Of course, I had known of Gloria Vanderbilt’s stylish commercial designs—jeans, eyeglasses, household goods, accessories—but had no idea that she was an artist of such visionary depth.
Soon then, I wrote to Gloria and asked if I might see more of her work. The literary magazine edited by Raymond Smith and me, Ontario Review, featured an artist in each issue, and we were eager to present Gloria Vanderbilt’s Dream Boxes in our Fall/Winter 2001-2002 issue, for which I wrote an essay of appreciation. What brilliant, beautiful, disturbing works of art! The “Dream Boxes of Gloria Vanderbilt” would be the most talked-of feature to ever appear in Ontario Review.
Prefatory to the color plates, Gloria provided a brief explanation:
The first inspiration for the Dream Boxes probably started when, as a child, I became fascinated by those glass balls which, when shaken, cause snow to swirl, drawing me into a world that had order, one that wouldn’t change or disappoint, shutting out and obliterating the world around me, the world I was in.
Shutting out and obliterating the world I was in. Has any artist or writer ever more succinctly named the impulse for art?
The secret is to be always in love.
Gloria Vanderbilt had a gift for friendship, as crucial to her, or nearly, as her gift for romantic love. Though I am not aware of portraits Gloria may have painted of her four husbands and numerous lovers (including, among many others, Frank Sinatra, Marlon Brando, Howard Hughes, William Paley) she painted many portraits of women. Some of these are writers and artists; most are unnamed, anonymous.
Included here are portraits of Gloria’s “muses” (as she called us affectionately): the American writer Amy Hempel, the French actress and dancer Aurélia Thierrée, and me. (I am sorry not to have access to more portraits of Gloria’s; these are the only ones I can post but others may be accessible online.)

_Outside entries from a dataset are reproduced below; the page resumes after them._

This design comes from an exercise in tuning for small area, a short achievable clock period and few clock cycles per item on the open sky130 flow, not from production work.
Only simulation tests tie the RTL to the original design; equivalence was not proved.

== old ==
// ntt_core
module ntt_core (
    input  logic        clk,
    input  logic        reset,
    input  logic        load_w,
    input  logic        load_data,
    input  logic        start,
    input  logic [13:0] din,
    output logic        done,
    output logic [13:0] dout
);
clock: 7.0 ns
lec_check: 0
abc_area: 1
cap_margin: 20
core_margin: 2
core_utilization: 40
cts_buf_list: sky130_fd_sc_hd__clkbuf_4 sky130_fd_sc_hd__clkbuf_8
setup_slack_margin: 3.25
slew_margin: 20
run.sh (not shown) runs the stock make flow with config.mk's settings and CLKGATE_MAP_FILE= SYNTH_SCRIPT=/design/flow/synth_recipe.tcl, a recipe that flattens the netlist after the stock synthesis.
Testbench counts of old, summed over its fixed seeds: cycles 7,952, transforms 192.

When Gloria passed away on June 17, 2019 in her home in New York City, in the company of her family, she was ninety-five years old; she had been in the public eye for more than eight decades, often unwillingly. (As a young child Gloria had been the object of a luridly publicized custody suit between her mother Gloria Morgan Vanderbilt, widowed at nineteen, and her wealthy, socially prominent aunt Gertrude Vanderbilt Whitney. For Gloria’s account of this unhappy childhood see Once Upon a Time: A True Story by Gloria Vanderbilt.) That she bore a famous name and was herself a “celebrity”—indeed, doubly renowned as the mother of CNN’s popular Anderson Cooper—was at odds with her proclivity for isolation as an artist: “taking the veil” was Gloria’s phrase for the deep immersion in work that preceded a gallery opening.
Yet, Gloria also said the secret to a long and happy life is simple: always be in love.
Somewhere between the chaste celibacy of taking the veil and the bold adventure of being always in love—that is the magical place of habitation of one of the most extraordinary Americans of our time.